Stored data:
++++

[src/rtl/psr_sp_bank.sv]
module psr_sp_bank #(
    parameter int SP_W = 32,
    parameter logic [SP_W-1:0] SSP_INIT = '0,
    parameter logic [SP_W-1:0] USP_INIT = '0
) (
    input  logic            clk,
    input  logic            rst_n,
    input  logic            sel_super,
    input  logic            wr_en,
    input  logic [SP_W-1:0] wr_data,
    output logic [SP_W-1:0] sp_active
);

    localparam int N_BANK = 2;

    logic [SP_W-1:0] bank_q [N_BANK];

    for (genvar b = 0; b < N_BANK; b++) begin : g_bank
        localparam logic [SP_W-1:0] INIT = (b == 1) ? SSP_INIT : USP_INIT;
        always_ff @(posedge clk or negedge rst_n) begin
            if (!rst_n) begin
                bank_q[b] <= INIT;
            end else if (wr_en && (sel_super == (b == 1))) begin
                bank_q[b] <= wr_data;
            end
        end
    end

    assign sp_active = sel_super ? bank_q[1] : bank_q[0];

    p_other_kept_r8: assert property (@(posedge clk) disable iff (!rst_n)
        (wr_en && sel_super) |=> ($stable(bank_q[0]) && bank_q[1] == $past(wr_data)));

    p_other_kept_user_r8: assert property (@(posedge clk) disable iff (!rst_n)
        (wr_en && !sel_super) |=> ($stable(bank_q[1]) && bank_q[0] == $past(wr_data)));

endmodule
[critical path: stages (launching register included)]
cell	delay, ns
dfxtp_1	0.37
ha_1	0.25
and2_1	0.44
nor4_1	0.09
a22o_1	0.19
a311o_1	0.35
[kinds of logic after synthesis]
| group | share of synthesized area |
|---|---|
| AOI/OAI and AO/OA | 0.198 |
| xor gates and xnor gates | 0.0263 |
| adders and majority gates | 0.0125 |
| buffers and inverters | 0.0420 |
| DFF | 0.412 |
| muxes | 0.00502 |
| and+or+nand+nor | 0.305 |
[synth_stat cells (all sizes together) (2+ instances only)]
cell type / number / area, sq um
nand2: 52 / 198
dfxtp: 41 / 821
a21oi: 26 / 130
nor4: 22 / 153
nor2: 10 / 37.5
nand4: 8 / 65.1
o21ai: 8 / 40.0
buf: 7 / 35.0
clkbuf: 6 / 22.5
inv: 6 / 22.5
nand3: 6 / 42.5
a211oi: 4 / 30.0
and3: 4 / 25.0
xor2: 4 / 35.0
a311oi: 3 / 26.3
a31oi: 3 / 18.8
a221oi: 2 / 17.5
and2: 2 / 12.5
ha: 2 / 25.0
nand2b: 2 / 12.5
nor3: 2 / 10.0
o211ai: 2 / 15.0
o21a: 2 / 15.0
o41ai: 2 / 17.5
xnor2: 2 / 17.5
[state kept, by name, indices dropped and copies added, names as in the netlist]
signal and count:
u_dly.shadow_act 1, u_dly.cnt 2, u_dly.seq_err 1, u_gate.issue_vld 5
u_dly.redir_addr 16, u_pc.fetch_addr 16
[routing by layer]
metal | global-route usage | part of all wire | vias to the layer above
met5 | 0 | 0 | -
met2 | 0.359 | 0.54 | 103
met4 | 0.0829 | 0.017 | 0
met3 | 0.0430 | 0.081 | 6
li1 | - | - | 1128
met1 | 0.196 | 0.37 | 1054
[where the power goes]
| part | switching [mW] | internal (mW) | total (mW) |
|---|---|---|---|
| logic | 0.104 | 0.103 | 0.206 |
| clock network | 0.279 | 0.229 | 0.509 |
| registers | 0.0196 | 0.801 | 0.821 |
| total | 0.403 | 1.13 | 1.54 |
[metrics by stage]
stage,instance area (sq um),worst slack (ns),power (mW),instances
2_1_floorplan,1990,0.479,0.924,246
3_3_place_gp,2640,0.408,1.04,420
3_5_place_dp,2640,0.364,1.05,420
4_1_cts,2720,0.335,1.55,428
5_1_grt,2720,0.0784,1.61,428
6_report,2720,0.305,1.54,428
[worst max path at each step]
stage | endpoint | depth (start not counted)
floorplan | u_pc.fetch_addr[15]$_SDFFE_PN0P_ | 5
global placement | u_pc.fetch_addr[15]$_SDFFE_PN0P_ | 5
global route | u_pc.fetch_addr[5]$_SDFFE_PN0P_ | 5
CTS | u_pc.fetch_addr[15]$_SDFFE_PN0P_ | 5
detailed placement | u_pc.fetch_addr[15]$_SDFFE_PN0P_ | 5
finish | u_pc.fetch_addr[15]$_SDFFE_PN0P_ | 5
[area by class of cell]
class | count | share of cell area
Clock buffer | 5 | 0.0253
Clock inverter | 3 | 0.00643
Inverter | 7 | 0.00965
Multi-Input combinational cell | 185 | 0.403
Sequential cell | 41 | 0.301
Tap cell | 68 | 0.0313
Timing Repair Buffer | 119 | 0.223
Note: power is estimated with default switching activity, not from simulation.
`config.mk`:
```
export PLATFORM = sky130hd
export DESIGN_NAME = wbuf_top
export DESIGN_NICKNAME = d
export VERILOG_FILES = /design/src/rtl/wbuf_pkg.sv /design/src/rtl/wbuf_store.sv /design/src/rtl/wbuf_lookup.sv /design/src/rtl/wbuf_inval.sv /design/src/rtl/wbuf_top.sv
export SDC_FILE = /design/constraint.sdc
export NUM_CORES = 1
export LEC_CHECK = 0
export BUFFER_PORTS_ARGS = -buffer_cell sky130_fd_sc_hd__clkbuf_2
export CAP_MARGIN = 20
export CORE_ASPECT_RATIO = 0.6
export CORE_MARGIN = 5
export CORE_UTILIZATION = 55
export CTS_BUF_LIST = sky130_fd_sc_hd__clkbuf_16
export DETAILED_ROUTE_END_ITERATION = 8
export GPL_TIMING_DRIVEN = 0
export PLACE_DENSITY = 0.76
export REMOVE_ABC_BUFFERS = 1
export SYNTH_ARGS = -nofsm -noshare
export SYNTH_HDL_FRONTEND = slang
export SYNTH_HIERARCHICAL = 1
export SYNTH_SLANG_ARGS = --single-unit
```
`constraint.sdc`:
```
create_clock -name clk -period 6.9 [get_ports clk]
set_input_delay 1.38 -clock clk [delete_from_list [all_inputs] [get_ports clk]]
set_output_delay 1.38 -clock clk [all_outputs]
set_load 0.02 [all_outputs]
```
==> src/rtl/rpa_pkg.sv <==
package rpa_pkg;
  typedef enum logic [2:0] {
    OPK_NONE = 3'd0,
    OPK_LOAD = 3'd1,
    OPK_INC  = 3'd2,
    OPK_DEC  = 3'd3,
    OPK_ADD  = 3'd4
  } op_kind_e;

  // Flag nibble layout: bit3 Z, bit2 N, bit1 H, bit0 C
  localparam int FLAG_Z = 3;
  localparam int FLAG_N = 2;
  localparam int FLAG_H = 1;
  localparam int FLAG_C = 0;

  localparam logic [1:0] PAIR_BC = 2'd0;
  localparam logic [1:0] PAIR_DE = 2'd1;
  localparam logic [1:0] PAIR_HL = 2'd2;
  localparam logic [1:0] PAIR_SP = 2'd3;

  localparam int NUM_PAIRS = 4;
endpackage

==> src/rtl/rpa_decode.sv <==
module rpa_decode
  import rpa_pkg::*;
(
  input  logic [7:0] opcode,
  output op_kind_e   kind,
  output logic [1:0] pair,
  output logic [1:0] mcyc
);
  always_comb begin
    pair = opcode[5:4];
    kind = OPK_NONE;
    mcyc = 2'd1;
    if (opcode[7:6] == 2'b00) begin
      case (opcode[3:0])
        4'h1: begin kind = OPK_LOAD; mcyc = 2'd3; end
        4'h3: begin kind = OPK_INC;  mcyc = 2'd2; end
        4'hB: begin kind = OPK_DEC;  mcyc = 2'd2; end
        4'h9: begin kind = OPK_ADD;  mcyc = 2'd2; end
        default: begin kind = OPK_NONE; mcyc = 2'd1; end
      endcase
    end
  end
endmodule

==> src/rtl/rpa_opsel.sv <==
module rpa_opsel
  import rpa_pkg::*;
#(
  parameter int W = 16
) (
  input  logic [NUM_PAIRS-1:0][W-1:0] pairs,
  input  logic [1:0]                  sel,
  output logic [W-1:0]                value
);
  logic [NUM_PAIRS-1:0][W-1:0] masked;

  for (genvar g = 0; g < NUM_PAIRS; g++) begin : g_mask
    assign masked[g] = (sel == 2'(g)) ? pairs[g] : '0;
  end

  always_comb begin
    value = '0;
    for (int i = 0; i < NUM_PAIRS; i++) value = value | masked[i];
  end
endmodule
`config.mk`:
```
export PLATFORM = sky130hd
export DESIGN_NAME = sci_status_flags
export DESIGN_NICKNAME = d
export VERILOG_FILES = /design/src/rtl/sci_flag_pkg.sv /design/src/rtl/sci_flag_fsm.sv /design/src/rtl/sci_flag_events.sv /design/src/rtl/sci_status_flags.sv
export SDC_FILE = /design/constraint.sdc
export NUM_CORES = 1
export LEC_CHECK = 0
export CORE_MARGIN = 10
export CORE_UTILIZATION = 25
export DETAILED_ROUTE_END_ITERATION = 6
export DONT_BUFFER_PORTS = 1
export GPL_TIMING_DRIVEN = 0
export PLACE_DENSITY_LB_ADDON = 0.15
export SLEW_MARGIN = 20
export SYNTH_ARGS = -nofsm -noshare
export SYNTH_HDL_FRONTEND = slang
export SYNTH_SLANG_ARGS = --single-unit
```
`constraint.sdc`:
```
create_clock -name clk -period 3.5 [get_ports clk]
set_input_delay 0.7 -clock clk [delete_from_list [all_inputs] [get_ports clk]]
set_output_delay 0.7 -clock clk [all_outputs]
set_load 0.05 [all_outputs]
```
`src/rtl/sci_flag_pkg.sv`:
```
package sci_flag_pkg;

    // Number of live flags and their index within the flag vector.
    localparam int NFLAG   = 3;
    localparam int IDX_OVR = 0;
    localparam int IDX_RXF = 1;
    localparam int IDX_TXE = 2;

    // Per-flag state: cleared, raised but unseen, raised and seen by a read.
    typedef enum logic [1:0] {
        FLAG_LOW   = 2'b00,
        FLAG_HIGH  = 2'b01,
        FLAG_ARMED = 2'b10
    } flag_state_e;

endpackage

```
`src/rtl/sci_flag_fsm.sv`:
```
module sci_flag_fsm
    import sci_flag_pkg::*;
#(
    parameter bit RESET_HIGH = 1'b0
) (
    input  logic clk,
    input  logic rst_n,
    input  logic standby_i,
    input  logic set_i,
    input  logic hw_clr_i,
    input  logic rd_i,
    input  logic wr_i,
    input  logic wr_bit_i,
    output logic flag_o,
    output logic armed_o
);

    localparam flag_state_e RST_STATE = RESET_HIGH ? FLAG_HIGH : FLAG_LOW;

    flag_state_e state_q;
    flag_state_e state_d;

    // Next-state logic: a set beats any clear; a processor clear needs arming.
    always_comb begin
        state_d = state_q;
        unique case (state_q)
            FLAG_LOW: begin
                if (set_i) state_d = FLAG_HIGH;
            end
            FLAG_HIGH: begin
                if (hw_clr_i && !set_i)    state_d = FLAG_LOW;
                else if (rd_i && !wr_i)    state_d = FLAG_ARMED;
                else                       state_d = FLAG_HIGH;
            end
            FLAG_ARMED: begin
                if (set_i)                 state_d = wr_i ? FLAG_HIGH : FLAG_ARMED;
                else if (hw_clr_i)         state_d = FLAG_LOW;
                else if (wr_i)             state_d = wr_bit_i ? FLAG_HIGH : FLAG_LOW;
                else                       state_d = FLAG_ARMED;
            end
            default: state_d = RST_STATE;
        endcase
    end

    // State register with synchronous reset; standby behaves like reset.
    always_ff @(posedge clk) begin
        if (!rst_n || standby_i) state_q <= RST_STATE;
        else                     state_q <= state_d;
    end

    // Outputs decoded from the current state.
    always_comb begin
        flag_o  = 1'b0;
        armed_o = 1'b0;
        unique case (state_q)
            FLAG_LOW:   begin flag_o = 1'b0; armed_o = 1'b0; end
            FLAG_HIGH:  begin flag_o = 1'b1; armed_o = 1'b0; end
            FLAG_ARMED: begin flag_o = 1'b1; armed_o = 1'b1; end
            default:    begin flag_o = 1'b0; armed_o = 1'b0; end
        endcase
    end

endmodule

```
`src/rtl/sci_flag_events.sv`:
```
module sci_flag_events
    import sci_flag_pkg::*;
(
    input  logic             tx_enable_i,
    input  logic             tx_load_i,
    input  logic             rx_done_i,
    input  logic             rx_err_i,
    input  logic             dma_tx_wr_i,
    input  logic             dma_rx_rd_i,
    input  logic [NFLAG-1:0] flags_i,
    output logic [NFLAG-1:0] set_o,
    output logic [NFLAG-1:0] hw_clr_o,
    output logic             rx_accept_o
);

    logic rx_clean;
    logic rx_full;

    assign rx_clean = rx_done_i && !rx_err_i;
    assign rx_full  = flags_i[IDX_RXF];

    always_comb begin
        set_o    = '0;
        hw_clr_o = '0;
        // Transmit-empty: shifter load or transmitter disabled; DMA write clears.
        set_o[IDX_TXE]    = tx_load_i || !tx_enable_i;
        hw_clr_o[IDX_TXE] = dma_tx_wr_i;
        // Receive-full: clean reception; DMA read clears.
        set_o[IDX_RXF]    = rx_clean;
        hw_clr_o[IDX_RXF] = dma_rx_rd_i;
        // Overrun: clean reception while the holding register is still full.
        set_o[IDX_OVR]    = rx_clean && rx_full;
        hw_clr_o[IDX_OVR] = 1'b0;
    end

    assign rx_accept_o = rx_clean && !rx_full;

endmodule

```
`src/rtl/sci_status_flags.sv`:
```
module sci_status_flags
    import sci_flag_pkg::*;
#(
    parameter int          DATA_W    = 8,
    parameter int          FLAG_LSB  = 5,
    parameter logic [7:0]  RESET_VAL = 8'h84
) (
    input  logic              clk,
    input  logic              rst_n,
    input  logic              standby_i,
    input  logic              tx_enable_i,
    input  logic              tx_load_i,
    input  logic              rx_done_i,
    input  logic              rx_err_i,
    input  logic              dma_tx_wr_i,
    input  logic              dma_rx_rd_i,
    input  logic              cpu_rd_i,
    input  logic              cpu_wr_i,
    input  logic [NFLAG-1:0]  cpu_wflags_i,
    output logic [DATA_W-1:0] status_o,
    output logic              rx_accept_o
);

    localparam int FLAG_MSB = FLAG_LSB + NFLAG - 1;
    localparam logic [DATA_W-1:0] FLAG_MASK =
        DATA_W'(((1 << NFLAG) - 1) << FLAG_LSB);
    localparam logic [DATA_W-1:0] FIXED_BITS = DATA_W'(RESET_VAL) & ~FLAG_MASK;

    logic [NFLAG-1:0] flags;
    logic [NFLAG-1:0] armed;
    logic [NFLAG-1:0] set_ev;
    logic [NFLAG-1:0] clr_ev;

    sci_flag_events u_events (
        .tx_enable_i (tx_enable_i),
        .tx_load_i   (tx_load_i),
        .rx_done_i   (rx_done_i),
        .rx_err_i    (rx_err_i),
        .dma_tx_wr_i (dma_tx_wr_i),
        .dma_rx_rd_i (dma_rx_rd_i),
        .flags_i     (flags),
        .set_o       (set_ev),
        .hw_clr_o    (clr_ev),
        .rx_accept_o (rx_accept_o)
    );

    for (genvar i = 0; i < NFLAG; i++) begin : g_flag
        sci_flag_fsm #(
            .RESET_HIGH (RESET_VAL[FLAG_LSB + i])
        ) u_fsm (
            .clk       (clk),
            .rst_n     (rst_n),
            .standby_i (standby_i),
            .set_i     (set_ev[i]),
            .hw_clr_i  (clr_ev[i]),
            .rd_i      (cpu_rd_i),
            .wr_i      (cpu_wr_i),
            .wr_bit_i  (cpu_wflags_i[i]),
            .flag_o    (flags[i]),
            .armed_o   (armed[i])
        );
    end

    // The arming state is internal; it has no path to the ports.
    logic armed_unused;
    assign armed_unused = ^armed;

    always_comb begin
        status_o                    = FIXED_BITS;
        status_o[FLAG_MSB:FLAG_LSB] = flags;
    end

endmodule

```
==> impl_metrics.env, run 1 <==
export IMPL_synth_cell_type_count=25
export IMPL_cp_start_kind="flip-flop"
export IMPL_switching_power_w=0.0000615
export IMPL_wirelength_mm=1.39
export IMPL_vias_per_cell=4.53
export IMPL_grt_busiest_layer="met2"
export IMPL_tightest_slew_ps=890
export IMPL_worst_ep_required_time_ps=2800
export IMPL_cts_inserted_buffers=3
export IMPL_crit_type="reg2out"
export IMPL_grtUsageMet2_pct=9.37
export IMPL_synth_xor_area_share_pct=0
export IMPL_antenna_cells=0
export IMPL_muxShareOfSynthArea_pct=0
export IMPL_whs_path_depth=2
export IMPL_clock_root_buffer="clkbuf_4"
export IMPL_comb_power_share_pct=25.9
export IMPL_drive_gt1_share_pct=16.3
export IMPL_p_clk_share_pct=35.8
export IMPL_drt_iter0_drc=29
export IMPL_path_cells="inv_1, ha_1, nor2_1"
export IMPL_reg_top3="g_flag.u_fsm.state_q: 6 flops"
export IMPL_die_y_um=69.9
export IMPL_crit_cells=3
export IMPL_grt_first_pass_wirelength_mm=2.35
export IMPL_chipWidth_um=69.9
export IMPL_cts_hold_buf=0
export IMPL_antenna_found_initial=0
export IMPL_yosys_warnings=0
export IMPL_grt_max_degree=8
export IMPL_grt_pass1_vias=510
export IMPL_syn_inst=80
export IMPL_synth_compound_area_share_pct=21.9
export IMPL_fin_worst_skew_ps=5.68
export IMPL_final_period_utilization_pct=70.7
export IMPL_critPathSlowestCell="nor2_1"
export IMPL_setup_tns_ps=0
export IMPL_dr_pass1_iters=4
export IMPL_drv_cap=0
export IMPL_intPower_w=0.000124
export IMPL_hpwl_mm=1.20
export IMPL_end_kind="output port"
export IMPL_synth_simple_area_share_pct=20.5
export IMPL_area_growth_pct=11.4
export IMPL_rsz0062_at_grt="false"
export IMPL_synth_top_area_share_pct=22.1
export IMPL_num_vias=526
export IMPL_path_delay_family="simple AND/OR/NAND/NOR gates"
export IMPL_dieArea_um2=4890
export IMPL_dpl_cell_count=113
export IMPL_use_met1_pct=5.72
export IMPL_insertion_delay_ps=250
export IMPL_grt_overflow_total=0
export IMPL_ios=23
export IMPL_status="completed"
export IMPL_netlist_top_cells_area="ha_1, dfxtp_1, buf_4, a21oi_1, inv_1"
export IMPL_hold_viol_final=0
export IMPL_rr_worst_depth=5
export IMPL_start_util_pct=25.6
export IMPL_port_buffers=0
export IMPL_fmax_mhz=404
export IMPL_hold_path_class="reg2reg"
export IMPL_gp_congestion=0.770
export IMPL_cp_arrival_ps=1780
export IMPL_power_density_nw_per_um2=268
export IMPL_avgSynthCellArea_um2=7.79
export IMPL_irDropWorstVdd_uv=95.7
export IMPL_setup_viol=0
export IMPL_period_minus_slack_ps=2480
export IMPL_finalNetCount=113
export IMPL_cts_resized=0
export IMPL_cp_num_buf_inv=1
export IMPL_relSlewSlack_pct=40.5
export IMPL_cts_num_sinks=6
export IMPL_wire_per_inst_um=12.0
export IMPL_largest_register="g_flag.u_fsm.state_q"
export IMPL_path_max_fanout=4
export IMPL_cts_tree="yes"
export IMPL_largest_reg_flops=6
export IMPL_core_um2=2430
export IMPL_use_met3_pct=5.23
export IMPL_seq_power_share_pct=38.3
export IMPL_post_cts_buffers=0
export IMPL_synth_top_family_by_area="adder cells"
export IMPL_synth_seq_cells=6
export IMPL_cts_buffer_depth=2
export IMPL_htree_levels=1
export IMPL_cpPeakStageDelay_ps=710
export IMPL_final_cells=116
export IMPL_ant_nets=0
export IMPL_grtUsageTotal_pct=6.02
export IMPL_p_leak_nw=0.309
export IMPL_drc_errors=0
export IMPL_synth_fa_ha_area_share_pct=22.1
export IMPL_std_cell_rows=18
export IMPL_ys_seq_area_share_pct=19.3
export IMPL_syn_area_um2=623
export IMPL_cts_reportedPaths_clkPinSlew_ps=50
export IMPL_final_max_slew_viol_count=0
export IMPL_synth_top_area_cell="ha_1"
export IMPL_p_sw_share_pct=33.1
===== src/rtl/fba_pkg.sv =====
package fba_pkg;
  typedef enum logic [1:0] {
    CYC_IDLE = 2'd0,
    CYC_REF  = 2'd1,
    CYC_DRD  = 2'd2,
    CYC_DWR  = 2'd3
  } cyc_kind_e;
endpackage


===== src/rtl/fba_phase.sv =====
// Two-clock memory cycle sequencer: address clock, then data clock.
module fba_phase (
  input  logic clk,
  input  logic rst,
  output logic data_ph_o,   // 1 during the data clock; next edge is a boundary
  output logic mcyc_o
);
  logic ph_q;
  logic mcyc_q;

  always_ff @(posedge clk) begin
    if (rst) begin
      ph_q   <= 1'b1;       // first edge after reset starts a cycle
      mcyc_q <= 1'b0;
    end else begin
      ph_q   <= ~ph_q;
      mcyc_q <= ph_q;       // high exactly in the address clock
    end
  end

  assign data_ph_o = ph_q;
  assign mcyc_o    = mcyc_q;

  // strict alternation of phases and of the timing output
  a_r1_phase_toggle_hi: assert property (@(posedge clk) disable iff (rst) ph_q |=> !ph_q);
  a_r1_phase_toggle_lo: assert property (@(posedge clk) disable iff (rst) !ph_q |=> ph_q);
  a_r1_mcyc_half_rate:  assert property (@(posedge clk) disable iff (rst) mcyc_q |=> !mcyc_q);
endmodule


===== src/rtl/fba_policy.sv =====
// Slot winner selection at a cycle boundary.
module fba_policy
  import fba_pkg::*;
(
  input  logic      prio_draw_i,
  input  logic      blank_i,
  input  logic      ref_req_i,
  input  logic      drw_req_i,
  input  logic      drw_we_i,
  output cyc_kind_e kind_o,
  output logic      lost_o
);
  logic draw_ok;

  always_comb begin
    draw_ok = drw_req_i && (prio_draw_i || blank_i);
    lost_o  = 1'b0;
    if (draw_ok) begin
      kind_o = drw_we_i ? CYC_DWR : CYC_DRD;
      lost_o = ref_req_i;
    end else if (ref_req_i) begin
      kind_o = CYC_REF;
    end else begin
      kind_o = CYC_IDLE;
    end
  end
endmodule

++++

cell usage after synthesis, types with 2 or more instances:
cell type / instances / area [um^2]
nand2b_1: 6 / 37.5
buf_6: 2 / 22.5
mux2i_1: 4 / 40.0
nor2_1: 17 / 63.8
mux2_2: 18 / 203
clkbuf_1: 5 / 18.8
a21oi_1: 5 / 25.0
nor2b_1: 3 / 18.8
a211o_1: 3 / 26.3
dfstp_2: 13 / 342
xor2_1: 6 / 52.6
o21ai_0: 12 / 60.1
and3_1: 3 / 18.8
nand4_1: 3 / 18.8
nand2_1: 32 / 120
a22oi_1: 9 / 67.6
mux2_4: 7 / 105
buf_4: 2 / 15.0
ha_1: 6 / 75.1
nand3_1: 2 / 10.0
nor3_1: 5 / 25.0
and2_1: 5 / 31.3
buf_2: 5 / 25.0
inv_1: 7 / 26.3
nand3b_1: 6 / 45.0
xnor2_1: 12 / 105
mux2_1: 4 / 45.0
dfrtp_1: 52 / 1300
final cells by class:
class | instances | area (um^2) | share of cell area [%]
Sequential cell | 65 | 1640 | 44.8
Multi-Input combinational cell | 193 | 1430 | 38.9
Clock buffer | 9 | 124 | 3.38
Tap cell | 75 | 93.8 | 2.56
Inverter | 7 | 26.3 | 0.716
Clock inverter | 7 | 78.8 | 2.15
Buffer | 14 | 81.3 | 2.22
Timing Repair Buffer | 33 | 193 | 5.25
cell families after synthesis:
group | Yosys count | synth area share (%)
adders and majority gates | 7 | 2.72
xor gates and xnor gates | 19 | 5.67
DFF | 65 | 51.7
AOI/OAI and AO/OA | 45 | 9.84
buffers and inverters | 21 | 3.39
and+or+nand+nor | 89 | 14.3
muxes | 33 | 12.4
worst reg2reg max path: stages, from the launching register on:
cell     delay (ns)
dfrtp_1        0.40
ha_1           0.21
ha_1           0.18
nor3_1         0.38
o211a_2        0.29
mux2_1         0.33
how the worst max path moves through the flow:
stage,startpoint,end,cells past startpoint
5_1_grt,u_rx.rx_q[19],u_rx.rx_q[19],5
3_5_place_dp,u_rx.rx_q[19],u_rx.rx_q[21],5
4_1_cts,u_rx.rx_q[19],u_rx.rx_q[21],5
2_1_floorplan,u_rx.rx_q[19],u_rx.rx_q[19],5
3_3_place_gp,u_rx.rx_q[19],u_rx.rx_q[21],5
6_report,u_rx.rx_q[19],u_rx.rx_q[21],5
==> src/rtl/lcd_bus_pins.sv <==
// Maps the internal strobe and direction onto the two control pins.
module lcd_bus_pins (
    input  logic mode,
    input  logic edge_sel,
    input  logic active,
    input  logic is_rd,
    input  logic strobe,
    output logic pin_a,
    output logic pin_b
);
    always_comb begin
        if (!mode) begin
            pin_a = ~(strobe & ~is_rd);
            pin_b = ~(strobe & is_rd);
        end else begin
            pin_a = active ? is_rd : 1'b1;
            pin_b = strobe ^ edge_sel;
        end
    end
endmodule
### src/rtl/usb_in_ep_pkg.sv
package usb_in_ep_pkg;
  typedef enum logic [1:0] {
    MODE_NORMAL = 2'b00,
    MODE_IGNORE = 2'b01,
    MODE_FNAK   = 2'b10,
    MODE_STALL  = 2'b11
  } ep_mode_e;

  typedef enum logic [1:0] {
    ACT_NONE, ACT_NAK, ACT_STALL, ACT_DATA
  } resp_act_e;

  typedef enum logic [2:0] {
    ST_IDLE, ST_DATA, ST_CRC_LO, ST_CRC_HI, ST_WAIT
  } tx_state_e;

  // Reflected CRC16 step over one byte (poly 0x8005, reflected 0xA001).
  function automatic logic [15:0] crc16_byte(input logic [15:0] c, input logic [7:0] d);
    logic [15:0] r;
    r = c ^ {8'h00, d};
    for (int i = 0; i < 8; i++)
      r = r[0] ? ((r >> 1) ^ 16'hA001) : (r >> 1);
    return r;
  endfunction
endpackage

++++

WHAT YOU ARE ASKED TO DO: Look through the entries above and quote exactly the lines from the line with "floorplan | u_pc.fetch_addr[15]$_SDFFE_PN0P_" to the line with "Clock inverter | 3 | 0.00643", counting both of those lines.

SOLVED EXERCISE:
floorplan | u_pc.fetch_addr[15]$_SDFFE_PN0P_ | 5
global placement | u_pc.fetch_addr[15]$_SDFFE_PN0P_ | 5
global route | u_pc.fetch_addr[5]$_SDFFE_PN0P_ | 5
CTS | u_pc.fetch_addr[15]$_SDFFE_PN0P_ | 5
detailed placement | u_pc.fetch_addr[15]$_SDFFE_PN0P_ | 5
finish | u_pc.fetch_addr[15]$_SDFFE_PN0P_ | 5
[area by class of cell]
class | count | share of cell area
Clock buffer | 5 | 0.0253
Clock inverter | 3 | 0.00643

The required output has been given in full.